WaPo Labels Liberal Group Pushing FCC End-run Around Supreme Court Ruling As 'Public-Interest' Outfit

March 24th, 2011 4:36 PM

Are you a liberal journalist looking for a way to gloss over an interest group's liberal bent?

Just follow the lead of Washington Post staffer Dan Eggen and call it a "public-interest" or "consumer advocacy" group.

That's how Eggen tagged the Media Access Project (MAP) in an article on the March 24 Washington Post "Fed Page" (emphases mine):


Democrats and public-interest groups have been trying for more than a year to limit the impact of a Supreme Court decision allowing unlimited outside spending on elections.
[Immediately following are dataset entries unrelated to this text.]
Background: an optimization exercise with open tools, aiming at small area, a short achievable clock period and few clock cycles. Do not read the settings as production practice.
Function was checked by simulation only, so behaviour that the tests miss may differ from the original.
Power and IR drop assume default switching activity.

v6:
## rvmyth
module rvmyth(
   output [9:0] OUT,
   input CLK,
   input reset,
   output [7:0] imem_addr,
   input [31:0] imem_data,
   output dmem_wr_en,
   output [3:0] dmem_addr,
   output [31:0] dmem_wdata,
   input [31:0] dmem_rdata
);
Size in the first run: roughly 7,600 cells after synthesis, about 1,100 flip-flops, ~60,000 sq um of cells after synthesis.
Settings: LEC_CHECK=0, CAP_MARGIN=20, CORE_MARGIN=2, CORE_UTILIZATION=30, PLACE_DENSITY=0.45, SLEW_MARGIN=20; clock period 10.0 ns.
standard.sh (not shown) runs the stock make flow with config.mk's settings and CLKGATE_MAP_FILE= SYNTH_SCRIPT=/design/flow/synth_recipe.tcl, a recipe that flattens the netlist after the stock synthesis.
==> flow/flow/run.sh <==
#!/bin/bash
set -euo pipefail
bash standard.sh SETUP_SLACK_MARGIN=6.2 MATCH_CELL_FOOTPRINT=0 \
  "BUFFER_PORTS_ARGS=-buffer_cell sky130_fd_sc_hd__buf_4" \
  "CTS_ARGS=-sink_clustering_enable -repair_clock_nets -dont_use_dummy_load -buf_list {sky130_fd_sc_hd__clkbuf_4 sky130_fd_sc_hd__clkbuf_8}" \
  finish > make_finish.log 2>&1
v6 completed every stage of the flow, and the final layout passed the timing, design-rule and antenna checks.
Testbench counts of v6, summed over its fixed seeds: cycles 90,365.
Relative to v6, the following input files were edited for v7:
==> flow/flow/run.sh <==
#!/bin/bash
set -euo pipefail
bash standard.sh SETUP_SLACK_MARGIN=6.3 MATCH_CELL_FOOTPRINT=0 \
  "BUFFER_PORTS_ARGS=-buffer_cell sky130_fd_sc_hd__buf_4" finish > make_finish.log 2>&1
Notes after the runs:
- Cmp v7 vs v6: sequential share of layout area lower in v7
- v7 vs v6, capturing element of the worst setup path: ex_maddr[2] vs pc[7]
- The final-layout clock buffer total of v7 is lower than that of v6.
- v7 improves on v6 in clock skew.
- In terms of flip-flop and latch area, v6 and v7 differ only marginally.
- v7 vs v6 — share of total power in the clock network rose 8.1 points.
- v7 — initial antenna violation count 20 higher, v6 as reference
- v7 against v6: clock network power moved up, via count of the first global-routing pass went up, critical path depth climbed 2.

---

rvmyth, a different RTL version from the one above (not shown whole).
For scale: ~8100 cells after synthesis, about 61000 sq um of cells after synthesis.
Settings: LEC_CHECK=0, CAP_MARGIN=20, CORE_MARGIN=2, CORE_UTILIZATION=30, PLACE_DENSITY=0.45, SLEW_MARGIN=20; clock period 10.0 ns.
==> flow/flow/run.sh <==
#!/bin/bash
set -euo pipefail
bash standard.sh SETUP_SLACK_MARGIN=6.3 MATCH_CELL_FOOTPRINT=0 \
  "BUFFER_PORTS_ARGS=-buffer_cell sky130_fd_sc_hd__buf_4" finish > make_finish.log 2>&1
Testbench counts at the start, summed over its fixed seeds: cycles 91,774.
Then changed:
==> flow/flow/run.sh (replaced) <==
#!/bin/bash
set -euo pipefail
bash standard.sh SETUP_SLACK_MARGIN=6.5 MATCH_CELL_FOOTPRINT=0 \
  "BUFFER_PORTS_ARGS=-buffer_cell sky130_fd_sc_hd__buf_4" \
  "CTS_ARGS=-sink_clustering_enable -repair_clock_nets -dont_use_dummy_load -buf_list {sky130_fd_sc_hd__clkbuf_4 sky130_fd_sc_hd__clkbuf_8}" \
  finish > make_finish.log 2>&1
- The changed run ran to the end with no violations
- hold slack barely changes
- sequential power is about the same
- final cell count went up by 1.9%
- design area increases by 8.0%
- setup slack gains 140 ps
- die area stays the same
- core utilization is higher by 3.1 points
- total power is lower by 12%
- clock skew is higher by 75 ps
- combinational power rises by 18%
Then changed:
--- a/flow/flow/run.sh
+++ b/flow/flow/run.sh
@@ -3 +3 @@
-bash standard.sh SETUP_SLACK_MARGIN=6.5 MATCH_CELL_FOOTPRINT=0 \
+bash standard.sh SETUP_SLACK_MARGIN=6.0 MATCH_CELL_FOOTPRINT=0 \
Outcome:
- The new run finished with timing, DRC and antenna clean
- design area falls by 16%
- total power shrinks by 3.9%
- first-iteration DRC count goes down by 11%
- clock-buffer cell count increases by 2
- die area is unchanged
- worst hold slack improves by 8.2 ps
- non-clock buffer count decreases by 490

---

Another version of the RTL of rvmyth (not shown whole).
Size in the first run: roughly 120 I/O pins, ~0.058 mm² of cells after synthesis.
// rvmyth
module rvmyth(
   output [9:0] OUT,
   input CLK,
   input reset,
   output [7:0] imem_addr,
   input [31:0] imem_data,
   output dmem_wr_en,
   output [3:0] dmem_addr,
   output [31:0] dmem_wdata,
   input [31:0] dmem_rdata
);
clock: 10.0 ns
lec_check: 0
cap_margin: 20
core_margin: 2
core_utilization: 30
place_density: 0.45
slew_margin: 20
==> flow/flow/run.sh <==
#!/bin/bash
set -euo pipefail
bash standard.sh SETUP_SLACK_MARGIN=6.0 MATCH_CELL_FOOTPRINT=0 \
  "BUFFER_PORTS_ARGS=-buffer_cell sky130_fd_sc_hd__buf_4" finish > make_finish.log 2>&1
The first run finished with timing, DRC and antenna clean.
Testbench counts at the start, summed over its fixed seeds: cycles 91,774.
Then changed:
==> flow/flow/run.sh (replaced) <==
#!/bin/bash
set -euo pipefail
bash standard.sh SETUP_SLACK_MARGIN=6.3 MATCH_CELL_FOOTPRINT=0 \
  "BUFFER_PORTS_ARGS=-buffer_cell sky130_fd_sc_hd__buf_4" finish > make_finish.log 2>&1
- The changed run completed with no timing, DRC or antenna violations
- total power rises slightly
- worst setup slack gets better by 270 ps
- count of clock-buffer cells in the layout falls by 13
- die area is unchanged
- routed wire length rises by a few percent
- non-clock buffer count rises by 223
- combinational power rises by roughly a tenth
- final area rises by a few percent

---

== job 3393 ==
rvmyth with an RTL version that a note above also has.
Size in the first run: roughly 7600 cells after synthesis, about 1100 flip-flops, roughly 120 I/O pins, roughly 0.060 mm² of cells after synthesis.
==> flow/config.mk <==
export PLATFORM = sky130hd
export DESIGN_NAME = rvmyth
export DESIGN_NICKNAME = rvmyth
export VERILOG_FILES = /design/flow/design.v
export SDC_FILE = /design/flow/constraint.sdc
export NUM_CORES = 4
export LEC_CHECK = 0
export CAP_MARGIN = 20
export CORE_MARGIN = 2
export CORE_UTILIZATION = 30
export PLACE_DENSITY = 0.45
export SLEW_MARGIN = 20
==> flow/constraint.sdc <==
create_clock -name core_clock -period 10.0 [get_ports {CLK}]
set_input_delay 2.0000 -clock core_clock [delete_from_list [all_inputs] [get_ports {CLK}]]
set_output_delay 2.0000 -clock core_clock [all_outputs]
set_load 0.01 [all_outputs]
==> flow/flow/run.sh <==
#!/bin/bash
set -euo pipefail
bash standard.sh SETUP_SLACK_MARGIN=6.4 MATCH_CELL_FOOTPRINT=0 \
  "BUFFER_PORTS_ARGS=-buffer_cell sky130_fd_sc_hd__buf_4" \
  "CTS_ARGS=-sink_clustering_enable -repair_clock_nets -dont_use_dummy_load -buf_list {sky130_fd_sc_hd__clkbuf_4 sky130_fd_sc_hd__clkbuf_8}" \
  finish > make_finish.log 2>&1
Job 3393 completed end to end with timing, DRC and antenna clean.
Testbench counts of job 3393, summed over its fixed seeds: cycles 90,365.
So far, they haven’t had much luck.

 

But now a telecommunications lawyer has come up with a novel idea: Take it to the Federal Communications Commission .

 

Andrew Schwartzman, policy director for the Media Access Project, a consumer advocacy group, filed a petition with the agency this week arguing that it should force political groups to disclose information about their top donors when they run political ads.

 

In fact, Schwartzman asserts, the FCC has had the power to do so for decades.

 

Under current regulations, some of which date to the 1940s, the FCC requires disclosure only for the group claiming responsibility for the ad, no matter how the group paid for it.

 

But Schwartzman says the Communications Act of 1934 and subsequent legislation calls for a much broader standard: disclosure of those actually paying for the message.

 

The petition asks that the FCC revise its rules to require groups to disclose financial backers who contribute more than 10 percent of the groups’ budget, in public documents filed with broadcast stations.

On their website, MAP insists it is "a non-profit law firm and advocacy organization."

"Our attorneys work on behalf of the public to promote freedom of expression, independent media, and low-cost, universal access to communications services."

In other words, they are self-appointed guardians of the public interest, working for the loosely-defined "public" and undisclosed clients.

On its "donate" page, MAP insists it does not "get large donations from industry donors" and that it "relies primarily on donations from citizens like you, and on grants from public foundations," yet MAP fails to give a list of its top-dollar donors.

A look at the group's "issues" list reveals it opposes cutting taxpayer funding to public broadcasting as well as a return to the long-discredited "Fairness Doctrine."

The Media Access Project is a liberal group advocating policies near and dear to the Left.

Liberals most certainly believe liberal policies are in the "public interest," but that's no excuse for a mainstream media journalist to use the term without caveat when describing liberal lobby groups.